А нынче рассказывай, Владимир Рафаилыч, как бог на душу положит. Славно! И успокоительное сознание: ты вправе уютно умоститься в креслах и рассказывать. Рассказывать, а не писать на продажу. А потому вот оно – письмо. Извольте взглянуть: скрепил Станюкович. Видите? То-то и оно: Литературный фонд отпустил четыреста целковых. Бессрочная ссуда. Праздник! Отсюда и успокоительное сознание…
А прикинешь, сколько за полвека пером намахал – диву даешься. В одном «Голосе» десять лет кряду был секретарем. А это, милые, жизнь навыворот. С утра до пяти пополудни елозишь локтями по редакционной конторке. Отобедаешь дома, два-три часа возьми своих, а свечерело – марш в редакцию и ни на шаг, до глубокой ночи. Корректуру правишь, объявления размечаешь, метранпажа бранишь, с сотрудниками грызешься. И пишешь, пишешь, пишешь: заметки, фельетоны, рецензии.
Первые годы без продыху. Стал просить помощника, Краевский нос воротит. Я толкую, что помощник окупится. Издатель и на экономические выкладки туго клевал. Не хочешь, а вспомнишь, как Салтыков, Михаил Евграфович, определил: ваш-де Краевский – сын Чичикова и Коробочки – съединил лукавство первого с экономической бестолковостью последней… В глаз, прямо в глаз!

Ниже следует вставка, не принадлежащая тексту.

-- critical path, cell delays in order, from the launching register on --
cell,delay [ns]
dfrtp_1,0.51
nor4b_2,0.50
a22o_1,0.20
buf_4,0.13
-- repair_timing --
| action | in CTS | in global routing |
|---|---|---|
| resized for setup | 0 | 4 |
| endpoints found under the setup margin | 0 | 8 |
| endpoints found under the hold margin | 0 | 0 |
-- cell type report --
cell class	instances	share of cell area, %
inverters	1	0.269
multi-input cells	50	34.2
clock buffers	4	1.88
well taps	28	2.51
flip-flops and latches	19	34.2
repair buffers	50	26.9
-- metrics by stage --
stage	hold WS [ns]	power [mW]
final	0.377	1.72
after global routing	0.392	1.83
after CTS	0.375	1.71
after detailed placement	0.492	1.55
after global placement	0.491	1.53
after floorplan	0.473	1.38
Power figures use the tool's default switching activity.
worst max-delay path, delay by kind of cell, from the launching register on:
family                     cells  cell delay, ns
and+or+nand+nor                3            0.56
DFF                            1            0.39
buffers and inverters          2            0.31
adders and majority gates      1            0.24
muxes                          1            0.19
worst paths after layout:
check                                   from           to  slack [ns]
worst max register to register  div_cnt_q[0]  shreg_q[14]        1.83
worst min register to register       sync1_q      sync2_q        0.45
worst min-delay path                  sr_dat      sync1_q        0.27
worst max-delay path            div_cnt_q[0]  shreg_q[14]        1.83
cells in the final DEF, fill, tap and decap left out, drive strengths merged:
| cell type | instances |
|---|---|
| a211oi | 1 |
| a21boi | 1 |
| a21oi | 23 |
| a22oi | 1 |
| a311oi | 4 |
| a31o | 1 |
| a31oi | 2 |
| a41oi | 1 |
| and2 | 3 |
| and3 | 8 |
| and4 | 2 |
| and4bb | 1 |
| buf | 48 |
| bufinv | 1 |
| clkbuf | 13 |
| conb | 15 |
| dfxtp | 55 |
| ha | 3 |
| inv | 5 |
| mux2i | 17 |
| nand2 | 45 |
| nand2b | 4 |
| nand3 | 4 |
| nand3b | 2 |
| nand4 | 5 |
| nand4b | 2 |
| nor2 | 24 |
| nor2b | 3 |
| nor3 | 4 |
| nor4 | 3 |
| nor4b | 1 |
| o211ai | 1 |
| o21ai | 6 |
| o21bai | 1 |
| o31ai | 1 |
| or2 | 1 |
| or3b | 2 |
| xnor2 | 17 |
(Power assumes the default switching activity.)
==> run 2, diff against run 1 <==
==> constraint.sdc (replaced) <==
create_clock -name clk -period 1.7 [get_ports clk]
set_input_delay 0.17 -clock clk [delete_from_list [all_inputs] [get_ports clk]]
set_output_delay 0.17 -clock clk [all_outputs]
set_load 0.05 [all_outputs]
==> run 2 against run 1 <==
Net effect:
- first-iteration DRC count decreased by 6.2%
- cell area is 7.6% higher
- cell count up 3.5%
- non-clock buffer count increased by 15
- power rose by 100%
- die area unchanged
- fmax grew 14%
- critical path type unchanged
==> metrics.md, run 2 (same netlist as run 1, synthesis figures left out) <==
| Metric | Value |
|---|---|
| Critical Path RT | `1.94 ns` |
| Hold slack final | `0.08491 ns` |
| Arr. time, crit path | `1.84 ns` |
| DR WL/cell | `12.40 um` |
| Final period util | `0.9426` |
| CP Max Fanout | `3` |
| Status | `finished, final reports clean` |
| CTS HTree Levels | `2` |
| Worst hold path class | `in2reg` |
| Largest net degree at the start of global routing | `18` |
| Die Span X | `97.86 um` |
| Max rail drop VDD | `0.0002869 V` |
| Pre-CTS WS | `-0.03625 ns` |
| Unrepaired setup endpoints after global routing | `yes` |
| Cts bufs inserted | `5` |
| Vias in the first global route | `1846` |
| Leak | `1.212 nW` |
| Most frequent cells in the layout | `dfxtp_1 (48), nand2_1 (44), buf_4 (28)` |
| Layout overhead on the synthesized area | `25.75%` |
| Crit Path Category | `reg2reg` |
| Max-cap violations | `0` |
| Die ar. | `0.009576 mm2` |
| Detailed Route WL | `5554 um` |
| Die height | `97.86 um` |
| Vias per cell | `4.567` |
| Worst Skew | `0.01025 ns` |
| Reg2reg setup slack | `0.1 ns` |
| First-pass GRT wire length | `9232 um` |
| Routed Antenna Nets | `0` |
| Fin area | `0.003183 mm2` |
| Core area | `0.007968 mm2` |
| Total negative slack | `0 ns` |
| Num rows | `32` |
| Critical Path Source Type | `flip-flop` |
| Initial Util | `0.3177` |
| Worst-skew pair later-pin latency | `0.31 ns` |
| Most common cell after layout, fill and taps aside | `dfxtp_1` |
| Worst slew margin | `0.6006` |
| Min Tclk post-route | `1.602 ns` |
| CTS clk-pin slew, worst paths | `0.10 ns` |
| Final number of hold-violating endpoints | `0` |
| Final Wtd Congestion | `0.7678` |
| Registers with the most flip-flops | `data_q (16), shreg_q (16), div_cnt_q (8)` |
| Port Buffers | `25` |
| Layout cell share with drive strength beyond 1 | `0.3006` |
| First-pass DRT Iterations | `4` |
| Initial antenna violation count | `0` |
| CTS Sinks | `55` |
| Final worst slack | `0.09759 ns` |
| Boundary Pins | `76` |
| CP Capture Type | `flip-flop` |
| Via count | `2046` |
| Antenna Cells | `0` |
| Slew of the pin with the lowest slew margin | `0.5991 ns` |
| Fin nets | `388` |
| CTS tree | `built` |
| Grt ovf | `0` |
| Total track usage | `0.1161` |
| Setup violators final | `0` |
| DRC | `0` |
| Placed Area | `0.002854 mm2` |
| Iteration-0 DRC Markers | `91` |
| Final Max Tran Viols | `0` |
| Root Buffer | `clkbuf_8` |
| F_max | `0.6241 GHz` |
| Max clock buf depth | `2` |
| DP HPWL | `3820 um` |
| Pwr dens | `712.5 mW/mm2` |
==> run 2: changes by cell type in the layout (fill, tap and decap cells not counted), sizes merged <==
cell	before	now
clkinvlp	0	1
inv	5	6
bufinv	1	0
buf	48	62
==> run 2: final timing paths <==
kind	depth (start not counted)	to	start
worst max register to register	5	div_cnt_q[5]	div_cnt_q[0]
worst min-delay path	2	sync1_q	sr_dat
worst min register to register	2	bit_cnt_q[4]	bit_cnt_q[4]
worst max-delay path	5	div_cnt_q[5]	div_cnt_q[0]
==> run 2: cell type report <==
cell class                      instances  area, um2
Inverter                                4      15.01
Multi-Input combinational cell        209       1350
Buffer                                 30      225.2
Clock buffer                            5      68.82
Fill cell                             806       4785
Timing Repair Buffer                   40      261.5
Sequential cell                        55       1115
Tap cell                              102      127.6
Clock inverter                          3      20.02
## config.mk

```make
export PLATFORM = sky130hd
export DESIGN_NAME = alu_mdu_controller
export DESIGN_NICKNAME = d
export VERILOG_FILES = /design/src/rtl/alu_mdu_controller_pkg.sv /design/src/rtl/alu_mdu_controller_mdu_iter.sv /design/src/rtl/alu_mdu_controller.sv
export SDC_FILE = /design/constraint.sdc
export NUM_CORES = 1
export LEC_CHECK = 0
export BUFFER_PORTS_ARGS = -buffer_cell sky130_fd_sc_hd__buf_4
export CORE_MARGIN = 5
export CORE_UTILIZATION = 40
export DETAILED_ROUTE_END_ITERATION = 12
export GPL_TIMING_DRIVEN = 0
export PLACE_DENSITY_LB_ADDON = 0.2
export SYNTH_ARGS = -nofsm -noshare
export SYNTH_HDL_FRONTEND = slang
export SYNTH_SLANG_ARGS = --single-unit
```

## constraint.sdc

```tcl
create_clock -name clk -period 6.28 [get_ports clk]
set_clock_uncertainty 0.05 [all_clocks]
set_input_delay 0.628 -clock clk [delete_from_list [all_inputs] [get_ports clk]]
set_output_delay 0.628 -clock clk [all_outputs]
set_load 0.005 [all_outputs]
```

А «Голос» делался все громче. Война с турками открылась, тираж перевалил за двадцать тысяч, петербуржцы на улицах тыщи четыре разбирали, это помимо подписчиков. Уже тогда «Голос» располагал сотнями, да-да, сот-ня-ми постоянных корреспондентов в России, да вдобавок несколько десятков в Европе, за океаном, в Азии… Легко вообразить положение секретаря редакции! Проняло и Краевского: нанял мне помощника. Я перевел дух, времени прибавилось.
Однако редакционная конторка оставалась центром. Газета не ждет, в военную пору особенно. Спрос жадный. Официальные известия день ото дня скупее: гром победы не раздавался, вот и причина немоты. А спрос, говорю, жадный, нетерпеливый. Между прочим, и мальчишки-газетчики, они в войну появились. Бывало, высунешь нос на Литейный, а гаврош с пачкой газетных листов кричит: «Купите, наших побили! Купите, наших побили!» И смех и грех.
А там, на театре военных действий, и впрямь нехорошо складывалось. (В тетради Анны Илларионны отмечено, ежели помните.) А дальше – плоше, хуже. Петербург роптал на главную квартиру. Толковали, что пребывание в армии государя и великих князей – помеха, срам.
Было тревожно, смутно, лихорадило. «Плевна», «Шипка» не сходили с языка. Было похоже на севастопольские времена, я сравнить могу – очевидец. Но и разница ощущалась. Не ошибусь, указав, в чем: в отношении к армии. Севастопольцам больнее сострадали, мучительнее. А тут… Тут не то чтобы не сострадали, так нельзя, но звучало, знаете ли, какое-то болезненное злорадство: в Севастополе учили нас, дураков, да ничему, видать, и не выучили; ну, так бей нас теперь хлеще.
Надо сказать, масла подливали раненые офицеры – их и в Петербург тоже везли. Положим, некоторые злобились, нервничали задержкой наград, тогда как всякие там ординарцы великих князей получали за здорово живешь. Положим, так, но это малая доля правды.
И офицеры, и публика сознавали все отчетливее, что причиною не отдельные ведомства, не отдельные лица, а вкупе домашние наши дела. И уже не только радикалы, не одни люди крайних взглядов, но и общество в массе своей мыслило: врачу, исцелися сам; вознамерились освободить сопредельную сторону, а забыли, что прежде не худо самим освободиться, ну, хотя бы от повального воровства.
И вот здесь, в этой самой точке, где «врачу, исцелися сам», тут-то и наметился водораздел. Как исцелиться, какой методой? Прошу вникнуть, ибо очень, очень важно.
Люди, которые на мой салтык, они конституцией грезили. Говорят (и тогда так, и теперь услышишь), э, говорят, что проку в конституциях, в парламентах – великая ложь, великий мираж… Как хотите, не согласен. Но возьмем ближе к таким, как Михайлов, как Александр-то Дмитрич, к ним возьмем и посмотрим.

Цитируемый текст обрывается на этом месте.